Saved entries:
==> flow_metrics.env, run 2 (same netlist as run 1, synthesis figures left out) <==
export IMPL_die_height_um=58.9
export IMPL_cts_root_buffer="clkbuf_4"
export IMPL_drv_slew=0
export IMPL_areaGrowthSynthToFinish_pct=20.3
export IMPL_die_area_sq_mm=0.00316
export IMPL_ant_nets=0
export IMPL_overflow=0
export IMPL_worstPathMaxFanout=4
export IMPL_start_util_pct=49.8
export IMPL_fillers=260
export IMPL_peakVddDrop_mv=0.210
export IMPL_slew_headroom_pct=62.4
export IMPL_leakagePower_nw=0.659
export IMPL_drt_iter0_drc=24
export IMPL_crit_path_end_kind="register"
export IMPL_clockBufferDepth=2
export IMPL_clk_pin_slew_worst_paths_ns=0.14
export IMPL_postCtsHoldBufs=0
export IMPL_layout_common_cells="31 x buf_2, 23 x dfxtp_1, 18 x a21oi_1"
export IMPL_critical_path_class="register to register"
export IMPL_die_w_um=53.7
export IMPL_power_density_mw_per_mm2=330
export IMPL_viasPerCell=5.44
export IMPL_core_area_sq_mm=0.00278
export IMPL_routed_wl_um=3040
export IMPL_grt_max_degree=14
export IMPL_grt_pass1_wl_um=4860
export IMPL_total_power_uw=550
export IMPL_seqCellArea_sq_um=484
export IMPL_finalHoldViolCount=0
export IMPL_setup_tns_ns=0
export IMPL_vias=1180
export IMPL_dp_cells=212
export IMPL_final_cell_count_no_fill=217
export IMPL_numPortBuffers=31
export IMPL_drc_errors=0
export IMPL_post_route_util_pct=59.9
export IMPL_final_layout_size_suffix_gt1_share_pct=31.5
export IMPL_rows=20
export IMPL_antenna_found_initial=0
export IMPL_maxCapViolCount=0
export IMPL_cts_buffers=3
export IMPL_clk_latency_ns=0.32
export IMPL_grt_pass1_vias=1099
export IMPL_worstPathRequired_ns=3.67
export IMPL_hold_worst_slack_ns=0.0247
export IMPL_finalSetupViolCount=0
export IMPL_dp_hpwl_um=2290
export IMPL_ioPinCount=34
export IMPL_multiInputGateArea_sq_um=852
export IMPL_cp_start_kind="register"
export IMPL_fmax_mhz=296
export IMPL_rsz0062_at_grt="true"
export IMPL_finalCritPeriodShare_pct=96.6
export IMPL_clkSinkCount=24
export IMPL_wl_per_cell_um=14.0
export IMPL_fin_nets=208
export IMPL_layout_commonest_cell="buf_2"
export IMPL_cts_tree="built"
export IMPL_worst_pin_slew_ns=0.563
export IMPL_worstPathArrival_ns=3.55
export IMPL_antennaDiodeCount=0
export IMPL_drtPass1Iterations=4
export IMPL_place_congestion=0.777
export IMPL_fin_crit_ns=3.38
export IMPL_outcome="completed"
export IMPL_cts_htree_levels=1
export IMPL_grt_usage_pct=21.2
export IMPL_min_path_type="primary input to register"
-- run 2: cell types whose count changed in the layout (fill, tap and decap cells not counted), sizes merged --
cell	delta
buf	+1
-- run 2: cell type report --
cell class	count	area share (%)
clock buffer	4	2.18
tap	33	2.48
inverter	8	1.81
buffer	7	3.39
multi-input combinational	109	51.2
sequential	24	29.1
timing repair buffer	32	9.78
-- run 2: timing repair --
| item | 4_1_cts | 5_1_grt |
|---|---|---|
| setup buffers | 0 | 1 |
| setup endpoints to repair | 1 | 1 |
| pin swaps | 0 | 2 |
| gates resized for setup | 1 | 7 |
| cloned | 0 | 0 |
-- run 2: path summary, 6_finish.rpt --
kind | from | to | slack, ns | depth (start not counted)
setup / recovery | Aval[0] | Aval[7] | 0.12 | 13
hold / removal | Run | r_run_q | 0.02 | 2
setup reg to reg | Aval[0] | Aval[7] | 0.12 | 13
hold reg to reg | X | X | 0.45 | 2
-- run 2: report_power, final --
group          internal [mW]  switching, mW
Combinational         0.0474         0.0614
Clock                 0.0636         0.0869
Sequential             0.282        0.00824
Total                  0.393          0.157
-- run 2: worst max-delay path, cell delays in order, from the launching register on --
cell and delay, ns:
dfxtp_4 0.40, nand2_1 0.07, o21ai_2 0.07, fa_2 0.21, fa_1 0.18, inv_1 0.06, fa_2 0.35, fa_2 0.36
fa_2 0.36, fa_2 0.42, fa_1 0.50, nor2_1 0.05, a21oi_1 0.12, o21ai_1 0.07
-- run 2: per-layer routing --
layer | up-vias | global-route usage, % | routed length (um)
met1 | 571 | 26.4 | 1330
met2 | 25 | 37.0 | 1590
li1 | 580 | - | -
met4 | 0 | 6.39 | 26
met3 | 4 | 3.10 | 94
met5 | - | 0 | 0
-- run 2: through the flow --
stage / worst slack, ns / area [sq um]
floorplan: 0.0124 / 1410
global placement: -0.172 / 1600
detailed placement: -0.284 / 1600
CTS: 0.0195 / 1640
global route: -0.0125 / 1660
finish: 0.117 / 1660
### config.mk
export PLATFORM = sky130hd
export DESIGN_NAME = ahb_bus_arbiter
export DESIGN_NICKNAME = d
export VERILOG_FILES = /design/src/rtl/ahb_bus_arbiter.sv
export SDC_FILE = /design/constraint.sdc
export NUM_CORES = 1
export LEC_CHECK = 0
export ABC_AREA = 1
export CAP_MARGIN = 20
export CORE_ASPECT_RATIO = 0.5
export CORE_MARGIN = 2
export CORE_UTILIZATION = 50
export CTS_CLUSTER_SIZE = 40
export DETAILED_ROUTE_END_ITERATION = 7
export HOLD_SLACK_MARGIN = 0.02
export PLACE_DENSITY = 0.82
export REMOVE_ABC_BUFFERS = 1
export SLEW_MARGIN = 25
export SYNTH_ARGS = -nofsm -noshare
export SYNTH_HDL_FRONTEND = slang
export SYNTH_HIERARCHICAL = 1
export SYNTH_SLANG_ARGS = --single-unit
### constraint.sdc
create_clock -name ahb_clk_in -period 2.05 [get_ports ahb_clk_in]
set_input_delay 0.3075 -clock ahb_clk_in [delete_from_list [all_inputs] [get_ports ahb_clk_in]]
set_output_delay 0.3075 -clock ahb_clk_in [all_outputs]
set_load 0.005 [all_outputs]
### src/rtl/ahb_bus_arbiter.sv
// Round-robin AHB arbiter that keeps fixed-length bursts and locked sequences intact,
// and tracks which master owns the address and data phases for the bus mux.
module ahb_bus_arbiter #(
  parameter int AHB_MASTER_NUM     = 4,
  parameter int AHB_MASTER_IDX_W   = $clog2(AHB_MASTER_NUM),
  parameter int AHB_DEFAULT_MASTER = 0
) (
  input  logic                        ahb_clk_in,
  input  logic                        ahb_rstn_in,
  input  logic [AHB_MASTER_NUM-1:0]   ahb_busreq_in,
  input  logic [AHB_MASTER_NUM-1:0]   ahb_lock_in,
  input  logic [1:0]                  ahb_trans_in,
  input  logic [2:0]                  ahb_burst_in,
  input  logic                        ahb_ready_in,
  output logic [AHB_MASTER_NUM-1:0]   ahb_grant_out,
  output logic [AHB_MASTER_IDX_W-1:0] ahb_master_out,
  output logic [AHB_MASTER_IDX_W-1:0] ahb_data_master_out,
  output logic                        ahb_mastlock_out
);
  localparam int N = AHB_MASTER_NUM;
  localparam int W = AHB_MASTER_IDX_W;

  localparam logic [1:0] TRANS_IDLE   = 2'd0;
  localparam logic [1:0] TRANS_BUSY   = 2'd1;
  localparam logic [1:0] TRANS_NONSEQ = 2'd2;
  localparam logic [1:0] TRANS_SEQ    = 2'd3;

  localparam logic [W-1:0] DEF_IDX   = W'(AHB_DEFAULT_MASTER);
  localparam logic [N-1:0] DEF_GRANT = {{(N-1){1'b0}}, 1'b1} << AHB_DEFAULT_MASTER;

  typedef enum logic [2:0] {
    ARB_IDLE      = 3'd0,
    ARB_GRANT     = 3'd1,
    ARB_BURST     = 3'd2,
    ARB_LOCK      = 3'd3,
    ARB_LOCK_LAST = 3'd4
  } arb_state_t;

  function automatic logic [N-1:0] idx_to_onehot(input logic [W-1:0] idx);
    logic [N-1:0] r;
    r      = {N{1'b0}};
    r[idx] = 1'b1;
    return r;
  endfunction

  function automatic logic [W-1:0] onehot_to_idx(input logic [N-1:0] oh);
    logic [W-1:0] r;
    r = {W{1'b0}};
    for (int i = 0; i < N; i++) begin
      if (oh[i]) r = W'(i);
      else       r = r;
    end
    return r;
  endfunction

  // Scan from the farthest candidate back to ptr+1 so the nearest requester wins.
  // MSB of the result flags that any requester was found.
  function automatic logic [W:0] rr_pick(input logic [N-1:0] req, input logic [W-1:0] ptr);
    logic [W:0]   r;
    logic [W-1:0] idx;
    r = {1'b0, DEF_IDX};
    for (int i = N; i >= 1; i--) begin
      idx = W'((int'(ptr) + i) % N);
      if (req[idx]) r = {1'b1, idx};
      else          r = r;
    end
    return r;
  endfunction

  // Remaining SEQ beats after the NONSEQ beat, minus the final one.
  function automatic logic [3:0] burst_beats(input logic [2:0] burst);
    logic [3:0] r;
    case (burst)
      3'd2, 3'd3: r = 4'd2;
      3'd4, 3'd5: r = 4'd6;
      3'd6, 3'd7: r = 4'd14;
      default:    r = 4'd0;
    endcase
    return r;
  endfunction

  arb_state_t   state_r, state_nxt_s;
  logic [3:0]   cnt_r, cnt_nxt_s;
  logic [W-1:0] ptr_r, ptr_nxt_s;
  logic [N-1:0] grant_r, grant_nxt_s;
  logic [W-1:0] master_r, data_master_r;
  logic         mastlock_r, mastlock_nxt_s;
  logic         arb_en_s;
  logic [W-1:0] grant_idx_s;
  logic         owner_req_s, owner_lock_s, any_req_s;
  logic [W:0]   pick_s;

  assign grant_idx_s  = onehot_to_idx(grant_r);
  assign owner_req_s  = ahb_busreq_in[grant_idx_s];
  assign owner_lock_s = ahb_lock_in[grant_idx_s];
  assign any_req_s    = |ahb_busreq_in;

  // Next state, beat counter, mastlock and arbitration enable
  always_comb begin
    state_nxt_s    = state_r;
    cnt_nxt_s      = cnt_r;
    mastlock_nxt_s = mastlock_r;
    arb_en_s       = 1'b0;
    case (state_r)
      ARB_IDLE, ARB_GRANT: begin
        if (owner_lock_s && (ahb_trans_in != TRANS_IDLE)) begin
          // Lock is checked first so a locked burst is tracked as a lock.
          state_nxt_s    = ARB_LOCK;
          cnt_nxt_s      = 4'd0;
          mastlock_nxt_s = 1'b1;
        end else if ((ahb_trans_in == TRANS_NONSEQ) && (ahb_burst_in >= 3'd2)) begin
          state_nxt_s    = ARB_BURST;
          cnt_nxt_s      = burst_beats(ahb_burst_in);
          mastlock_nxt_s = 1'b0;
        end else if (((ahb_trans_in == TRANS_SEQ) || (ahb_trans_in == TRANS_BUSY)) && owner_req_s) begin
          // Undefined-length INCR continuing: owner keeps the bus.
          state_nxt_s    = ARB_GRANT;
          mastlock_nxt_s = 1'b0;
        end else begin
          state_nxt_s    = any_req_s ? ARB_GRANT : ARB_IDLE;
          mastlock_nxt_s = 1'b0;
          arb_en_s       = 1'b1;
        end
      end
      ARB_BURST: begin
        mastlock_nxt_s = 1'b0;
        if (ahb_trans_in == TRANS_SEQ) begin
          if (cnt_r == 4'd0) begin
            if (owner_lock_s) begin
              state_nxt_s    = ARB_LOCK;
              mastlock_nxt_s = 1'b1;
            end else begin
              state_nxt_s = ARB_GRANT;
              arb_en_s    = 1'b1;
            end
          end else begin
            cnt_nxt_s = cnt_r - 4'd1;
          end
        end else if (ahb_trans_in == TRANS_BUSY) begin
          cnt_nxt_s = cnt_r;
        end else begin
          cnt_nxt_s   = 4'd0;
          state_nxt_s = ARB_GRANT;
          arb_en_s    = 1'b1;
        end
      end
      ARB_LOCK: begin
        mastlock_nxt_s = 1'b1;
        if (owner_lock_s) state_nxt_s = ARB_LOCK;
        else              state_nxt_s = ARB_LOCK_LAST;
      end
      ARB_LOCK_LAST: begin
        mastlock_nxt_s = 1'b0;
        state_nxt_s    = ARB_GRANT;
        arb_en_s       = 1'b1;
      end
      default: begin
        state_nxt_s    = ARB_IDLE;
        cnt_nxt_s      = 4'd0;
        mastlock_nxt_s = 1'b0;
        arb_en_s       = 1'b1;
      end
    endcase
  end

  // Round-robin grant selection; pointer moves only when the grant changes
  always_comb begin
    pick_s      = rr_pick(ahb_busreq_in, ptr_r);
    grant_nxt_s = grant_r;
    ptr_nxt_s   = ptr_r;
    if (arb_en_s) begin
      if (pick_s[W]) begin
        grant_nxt_s = idx_to_onehot(pick_s[W-1:0]);
        if (pick_s[W-1:0] != grant_idx_s) ptr_nxt_s = pick_s[W-1:0];
        else                               ptr_nxt_s = ptr_r;
      end else begin
        grant_nxt_s = DEF_GRANT;
        ptr_nxt_s   = ptr_r;
      end
    end else begin
      grant_nxt_s = grant_r;
      ptr_nxt_s   = ptr_r;
    end
  end

  // All state and outputs advance only on HREADY; reset wins immediately
  always_ff @(posedge ahb_clk_in) begin
    if (!ahb_rstn_in) begin
      state_r       <= ARB_IDLE;
      cnt_r         <= 4'd0;
      ptr_r         <= DEF_IDX;
      grant_r       <= DEF_GRANT;
      master_r      <= DEF_IDX;
      data_master_r <= DEF_IDX;
      mastlock_r    <= 1'b0;
    end else if (ahb_ready_in) begin
      state_r       <= state_nxt_s;
      cnt_r         <= cnt_nxt_s;
      ptr_r         <= ptr_nxt_s;
      grant_r       <= grant_nxt_s;
      master_r      <= grant_idx_s;
      data_master_r <= master_r;
      mastlock_r    <= mastlock_nxt_s;
    end
  end

  assign ahb_grant_out       = grant_r;
  assign ahb_master_out      = master_r;
  assign ahb_data_master_out = data_master_r;
  assign ahb_mastlock_out    = mastlock_r;

  ahb_bus_arbiter_chk #(
    .N (N),
    .W (W)
  ) u_chk (
    .clk         (ahb_clk_in),
    .rstn        (ahb_rstn_in),
    .ready       (ahb_ready_in),
    .grant       (grant_r),
    .master      (master_r),
    .data_master (data_master_r),
    .mastlock    (mastlock_r)
  );
endmodule

// Structural invariants: grant stays one-hot out of reset and nothing moves in a wait state.
module ahb_bus_arbiter_chk #(
  parameter int N = 4,
  parameter int W = 2
) (
  input logic         clk,
  input logic         rstn,
  input logic         ready,
  input logic [N-1:0] grant,
  input logic [W-1:0] master,
  input logic [W-1:0] data_master,
  input logic         mastlock
);
  a_grant_onehot: assert property (@(posedge clk) rstn |-> $onehot(grant));

  a_wait_hold: assert property (@(posedge clk) (rstn && !ready) |=>
    ($stable(grant) && $stable(master) && $stable(data_master) && $stable(mastlock)));
endmodule

==> metrics, run 1 <==
outcome finished, final reports clean; post-CTS sizing 0; largest net degree at the start of global routing 11; Congestion Overflow GR 0; setup TNS 0 ns; die width 78.54 um; most used cell, CP nor2_1; worst reg2reg startpoint cnt_r[0]; CORE AREA 2619 um2; number of synthesized register bits 18; All-Layer GR Usage 19.93%; Reg2Reg Depth 11; Mapped Avg Cell Area 6.065 um2; CTS tree done; Starting Density 53.03%; R2R Setup Slk 0.17 ns; Least-Margin Pin Slew 0.3639 ns; Design Area, Final 1723 um2; Post-DP Area 1668 um2; synth unique cells 30; row cnt 13; # nets final 274; drt via density 5.034; clock-pin slew on the worst setup and hold paths 0.07 ns; vias in the first global route 1179; WL per Instance 10.79 um; hold path endpoint ahb_mastlock_out; IO buf count 23; fin cells 293; ANT cells 0; Max Root-Sink Buffers 2; pwr dens 1335 nW/um2; H-tree depth 1; Worst Setup Start Kind register; pins over their slew limit 0; gpl congestion 0.8581; RR Endpoint ptr_r[1]; hold buffers post-CTS 0; DR pass1 iterations 4; Max Clock Skew 0.003901 ns; CP max stage delay 0.32 ns; DP Worst Slack 0.06496 ns; final setup violation count 0; Slew HR 75.71%; unrepaired setup endpoints after global routing false; Syn Inst Count 229; worst-path fanout max 7; worst-path cell chain inv_1, ha_1, nand2_1, nor2_1, nor2_1, nor2_1, a21oi_1, a21oi_4, nand3_2, nor2_1, nor2_2; Min Clock Period, post-route 1.880 ns; Layout area overhead 24.05%; share of layout cells above drive strength 1 16.02%; FMAX 531.8 MHz; Max Cap Violations 0; crit path DAT 2.03 ns; initial antenna violation count 0; Post-Syn Area 1389 um2; Final Hold Fails 0; Leakage 0.8312 nW; initial DRC count 88; Crit. End Element register; first-pass GRT wire length 4878 um; # DRC 0; sequential share of the synthesized area 25.95%; ANT nets after route 0; TritonCTS buffer count 3; CTS sink cnt 18; CP Class register to register; Die ar. 3241 um2; Hold WC Path Type register to register; Worst Path Required 2.20 ns; Die Height 41.27 um; Ys Warns 6; Detailed Place HPWL 2579 um; Period Utilization, post-route 91.72%; Slowest-stage cell, CP dfxtp_1; Placed Cells 289; clk_lat worst skew 0.25 ns; Core Util, Final 65.79%; Hold Slack 0.4779 ns; CTS root buffer clkbuf_8; worst setup margin 0.1697 ns; hold depth 2; total power draw 2.300 mW; setup bufs post-CTS 0; total number of vias 1475; DRT Wirelength 3162 um; Hold Crit Start ahb_mastlock_out; maximum VDD drop 672.8 uV; I/O pin cnt 25
## worst max path at each step
stage / start / end / slack, ns
after floorplan: cnt_r[0] / ptr_r[1] / 0.46
after global placement: ahb_busreq_in[1] / ptr_r[0] / 0.1
after detailed placement: ahb_busreq_in[1] / ptr_r[0] / 0.06
after CTS: cnt_r[0] / ptr_r[1] / 0.19
after global routing: cnt_r[0] / ptr_r[1] / 0.07
final: cnt_r[0] / ptr_r[1] / 0.17
## final cells by class
type | count | area (um2)
Clock buffer | 4 | 55.05
Fill cell | 235 | 895.9
Inverter | 35 | 136.4
Multi-Input combinational cell | 173 | 872.1
Sequential cell | 18 | 360.3
Tap cell | 37 | 46.29
Timing Repair Buffer | 26 | 252.7
## state kept, by name, indices dropped and copies added, names as in the netlist
signal               count
ahb_grant_out            4
ahb_data_master_out      2
cnt_r                    4
state_r                  3
ahb_master_out           2
ptr_r                    2
ahb_mastlock_out         1
## layout by cell type, fill, tap and decap left out, drive strengths merged
cell type	count
xnor2	1
o31ai	1
ha	1
inv	34
nand2	77
a21oi	16
nor2	34
clkbuf	4
o21ai	14
o211ai	1
clkinv	1
nor3	3
a211oi	2
clkdlybuf4s50	23
nand3	17
nand4	5
buf	3
xor2	1
dfxtp	18
## cell usage after synthesis
cell type	number	area, um2
nand2_1	63	236.5
nor2_1	27	101.4
inv_1	26	97.59
dfxtp_1	18	360.4
a21oi_1	15	75.07
nand3_1	15	75.07
nand2_2	11	68.82
o21ai_0	10	50.05
inv_2	7	26.28
nor2_2	6	37.54
nand4_1	4	25.02
o21ai_1	4	20.02
nand2_4	3	33.78
a211oi_1	2	15.01
nand3_2	2	20.02
nor3_1	2	10.01
a21oi_4	1	16.27
buf_2	1	5.000
buf_6	1	11.26
clkbuf_1	1	3.750
clkinv_1	1	3.750
ha_1	1	12.51
inv_6	1	8.760
nand4_4	1	21.27
nor2_4	1	11.26
nor3_2	1	10.01
o211ai_1	1	7.510
o31ai_1	1	7.510
xnor2_1	1	8.760
xor2_1	1	8.760
## power breakdown
group          internal (mW)  leakage, nW  switching (mW)
combinational          0.552        0.654           0.918
clock                  0.171       0.0288           0.117
sequential             0.441        0.148           0.102
## per-layer routing
| layer | vias to the layer above | global-route usage, % | part of all wire, % |
|---|---|---|---|
| met4 | 0 | 2.632 | 0.28 |
| met5 | - | 0 | 0 |
| met2 | 32 | 39.10 | 48 |
| met3 | 2 | 4.846 | 5.6 |
| li1 | 777 | - | - |
| met1 | 664 | 23.81 | 46 |
## worst max-delay path, delay by kind of cell, from the launching register on
family	cells	cell delay, ns
and+or+nand+nor	7	0.81
DFF	1	0.32
adders and majority gates	1	0.19
buffers and inverters	1	0.08
AOI/OAI and AO/OA	2	0.37
## kinds of logic (layout without fill, tap and decap cells)
kind of cell    count (synthesis)  count (layout)  share of synthesized area [%]
xor+xnor                        2               2                          1.261
flops                          18              18                          25.95
buf+inv                        38              65                          11.26
fa+ha+maj                       1               1                         0.9008
simple gates                  136             136                          46.85
compound gates                 34              34                          13.78
No activity file was read; power rests on OpenSTA's default activity.
==> run 2, diff against run 1 <==
--- a/config.mk
+++ b/config.mk
@@ -12,6 +12,7 @@
 export CORE_UTILIZATION = 50
 export CTS_CLUSTER_SIZE = 40
 export DETAILED_ROUTE_END_ITERATION = 7
+export GPL_TIMING_DRIVEN = 0
 export HOLD_SLACK_MARGIN = 0.02
 export PLACE_DENSITY = 0.82
 export REMOVE_ABC_BUFFERS = 1
@@ -20,3 +21,4 @@
 export SYNTH_HDL_FRONTEND = slang
 export SYNTH_HIERARCHICAL = 1
 export SYNTH_SLANG_ARGS = --single-unit
+export TNS_END_PERCENT = 30
==> metrics, run 2 (synthesis results as in run 1) <==
DRT Wirelength 3089 um (-2.3%); CTS sink cnt 18 (unchanged); CTS tree done; Hold WC Path Type register to register; Max Cap Violations 0 (unchanged); All-Layer GR Usage 19.67% (-0.26 points); CTS root buffer clkbuf_8; WL per Instance 10.65 um (-1.3%); # nets final 271 (-1.1%); Setup crit start cnt_r[0]; Final Hold Fails 0 (unchanged); I/O pin cnt 25 (unchanged); vias in the first global route 1143 (-3.1%); crit path DAT 1.99 ns (-0.04 ns); hold buffers post-CTS 0 (unchanged); Hold Slack 0.4738 ns (-0.004054 ns); Worst Path Required 2.21 ns (about the same); CP Class register to register; largest net degree at the start of global routing 14 (+3); Worst Setup Start Kind register; worst-path fanout max 7 (unchanged); first-pass GRT wire length 4788 um (-1.8%); share of layout cells above drive strength 1 15.02% (-1.0 points); Max Clock Skew 0.001190 ns (-0.002711 ns); footprint of the multi-input gates 872.1 um2 (unchanged); Min Clock Period, post-route 1.831 ns (-0.04973 ns); Die Height 41.27 um (unchanged); final setup violation count 0 (unchanged); most frequent cells in the layout 63 x nand2_1, 27 x nor2_1, 26 x inv_1; post-CTS sizing 0 (unchanged); ANT cells 0 (unchanged); initial DRC count 78 (-11%); Critical path destination ptr_r[1]; clk_lat worst skew 0.26 ns (about the same); pins over their slew limit 0 (unchanged); Register Area 360.3 um2 (unchanged); Max Root-Sink Buffers 2 (unchanged); Starting Density 53.03% (unchanged); maximum VDD drop 743.9 uV (+11%); row cnt 13 (unchanged); ANT nets after route 0 (unchanged); Leakage 0.8172 nW (-1.7%); clock-pin slew on the worst setup and hold paths 0.07 ns (about the same); setup bufs post-CTS 0 (unchanged); total number of vias 1436 (-2.6%); outcome finished, final reports clean; RR Endpoint ptr_r[1]; DR pass1 iterations 4 (unchanged); unrepaired setup endpoints after global routing false; Layout fillers 246 (+4.7%); most common cell after layout, fill and taps aside nand2_1; Slew HR 72.77% (-2.9 points); # DRC 0 (unchanged); worst reg2reg startpoint cnt_r[0]; gpl congestion 0.9157 (+6.7%); Least-Margin Pin Slew 0.4072 ns (+0.04333 ns); TritonCTS buffer count 3 (unchanged); Period Utilization, post-route 89.29% (-2.4 points); Die ar. 3241 um2 (unchanged); die width 78.54 um (unchanged); Layout area overhead 22.43%; R2R Setup Slk 0.22 ns (+0.05 ns); initial antenna violation count 0 (unchanged); CORE AREA 2619 um2 (unchanged); IO buf count 23 (unchanged); FMAX 546.3 MHz (+2.7%); H-tree depth 1 (unchanged); pwr dens 1350 nW/um2 (+1.1%); drt via density 4.952 (-1.6%); Detailed Place HPWL 2493 um (-3.3%); setup TNS 0 ns (unchanged); Reg2Reg Depth 11 (unchanged); Congestion Overflow GR 0 (unchanged); Crit. End Element register
==> run 2: cell count changes in the layout (fill, tap and decap cells not counted) <==
cell / delta
buf_4: -3
==> run 2: worst min-delay path by stage <==
stage	from	endpoint	slack (ns)	depth (start not counted)
2_1_floorplan	ahb_rstn_in	ahb_grant_out[0]	0.39	1
3_3_place_gp	ahb_grant_out[0]	ahb_grant_out[0]	0.46	2
3_5_place_dp	ahb_grant_out[0]	ahb_grant_out[0]	0.46	2
4_1_cts	ahb_mastlock_out	ahb_mastlock_out	0.47	2
5_1_grt	ahb_mastlock_out	ahb_mastlock_out	0.49	2
6_report	ahb_mastlock_out	ahb_mastlock_out	0.47	2
==> run 2: metal layers <==
metal	vias to the layer above	GRT usage [%]	share of wire, %
met1	634	24.19	51
li1	772	-	-
met4	0	6.140	0.87
met3	5	5.066	3.8
met5	-	0	0
met2	25	35.47	44
==> run 2: layout make-up <==
type,count,share of cell area (%)
multi-input combinational,173,51.29
tap,37,2.723
timing repair buffer,23,13.54
clock buffer,4,3.238
inverter,35,8.021
sequential,18,21.19
==> run 2: per-stage QoR <==
| step | area [um2] | cells | power, mW | setup WS (ns) | util (%) |
|---|---|---|---|---|---|
| floorplan | 1369 | 226 | 1.663 | 0.4617 | - |
| detailed placement | 1645 | 286 | 2.002 | 0.03127 | 62.83 |
| CTS | 1700 | 290 | 2.299 | 0.2239 | 64.93 |
| global route | 1700 | 290 | 2.507 | 0.09547 | 64.93 |
| finish | 1700 | 290 | 2.295 | 0.2195 | 64.93 |
| global placement | 1645 | 286 | 1.960 | 0.07538 | 62.83 |
==> run 2: power breakdown <==
part / leakage, nW / switching [mW] / internal [mW]
logic: 0.640 / 0.914 / 0.546
clock network: 0.0288 / 0.123 / 0.171
registers: 0.148 / 0.100 / 0.441
==> run 2: worst max-delay path: stages, from the launching register on <==
cell	delay (ns)
dfxtp_1	0.32
inv_1	0.09
ha_1	0.19
nand2_1	0.06
nor2_1	0.21
nor2_1	0.06
nor2_1	0.12
a21oi_1	0.12
a21oi_4	0.25
nand3_2	0.13
nor2_1	0.14
nor2_2	0.05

What is being asked
All lines above between those holding "export IMPL_finalSetupViolCount=0" and "-- run 2: per-layer", inclusive, must be set down unchanged, and no other line may be included.

Response box
export IMPL_finalSetupViolCount=0
export IMPL_dp_hpwl_um=2290
export IMPL_ioPinCount=34
export IMPL_multiInputGateArea_sq_um=852
export IMPL_cp_start_kind="register"
export IMPL_fmax_mhz=296
export IMPL_rsz0062_at_grt="true"
export IMPL_finalCritPeriodShare_pct=96.6
export IMPL_clkSinkCount=24
export IMPL_wl_per_cell_um=14.0
export IMPL_fin_nets=208
export IMPL_layout_commonest_cell="buf_2"
export IMPL_cts_tree="built"
export IMPL_worst_pin_slew_ns=0.563
export IMPL_worstPathArrival_ns=3.55
export IMPL_antennaDiodeCount=0
export IMPL_drtPass1Iterations=4
export IMPL_place_congestion=0.777
export IMPL_fin_crit_ns=3.38
export IMPL_outcome="completed"
export IMPL_cts_htree_levels=1
export IMPL_grt_usage_pct=21.2
export IMPL_min_path_type="primary input to register"
-- run 2: cell types whose count changed in the layout (fill, tap and decap cells not counted), sizes merged --
cell	delta
buf	+1
-- run 2: cell type report --
cell class	count	area share (%)
clock buffer	4	2.18
tap	33	2.48
inverter	8	1.81
buffer	7	3.39
multi-input combinational	109	51.2
sequential	24	29.1
timing repair buffer	32	9.78
-- run 2: timing repair --
| item | 4_1_cts | 5_1_grt |
|---|---|---|
| setup buffers | 0 | 1 |
| setup endpoints to repair | 1 | 1 |
| pin swaps | 0 | 2 |
| gates resized for setup | 1 | 7 |
| cloned | 0 | 0 |
-- run 2: path summary, 6_finish.rpt --
kind | from | to | slack, ns | depth (start not counted)
setup / recovery | Aval[0] | Aval[7] | 0.12 | 13
hold / removal | Run | r_run_q | 0.02 | 2
setup reg to reg | Aval[0] | Aval[7] | 0.12 | 13
hold reg to reg | X | X | 0.45 | 2
-- run 2: report_power, final --
group          internal [mW]  switching, mW
Combinational         0.0474         0.0614
Clock                 0.0636         0.0869
Sequential             0.282        0.00824
Total                  0.393          0.157
-- run 2: worst max-delay path, cell delays in order, from the launching register on --
cell and delay, ns:
dfxtp_4 0.40, nand2_1 0.07, o21ai_2 0.07, fa_2 0.21, fa_1 0.18, inv_1 0.06, fa_2 0.35, fa_2 0.36
fa_2 0.36, fa_2 0.42, fa_1 0.50, nor2_1 0.05, a21oi_1 0.12, o21ai_1 0.07
-- run 2: per-layer routing --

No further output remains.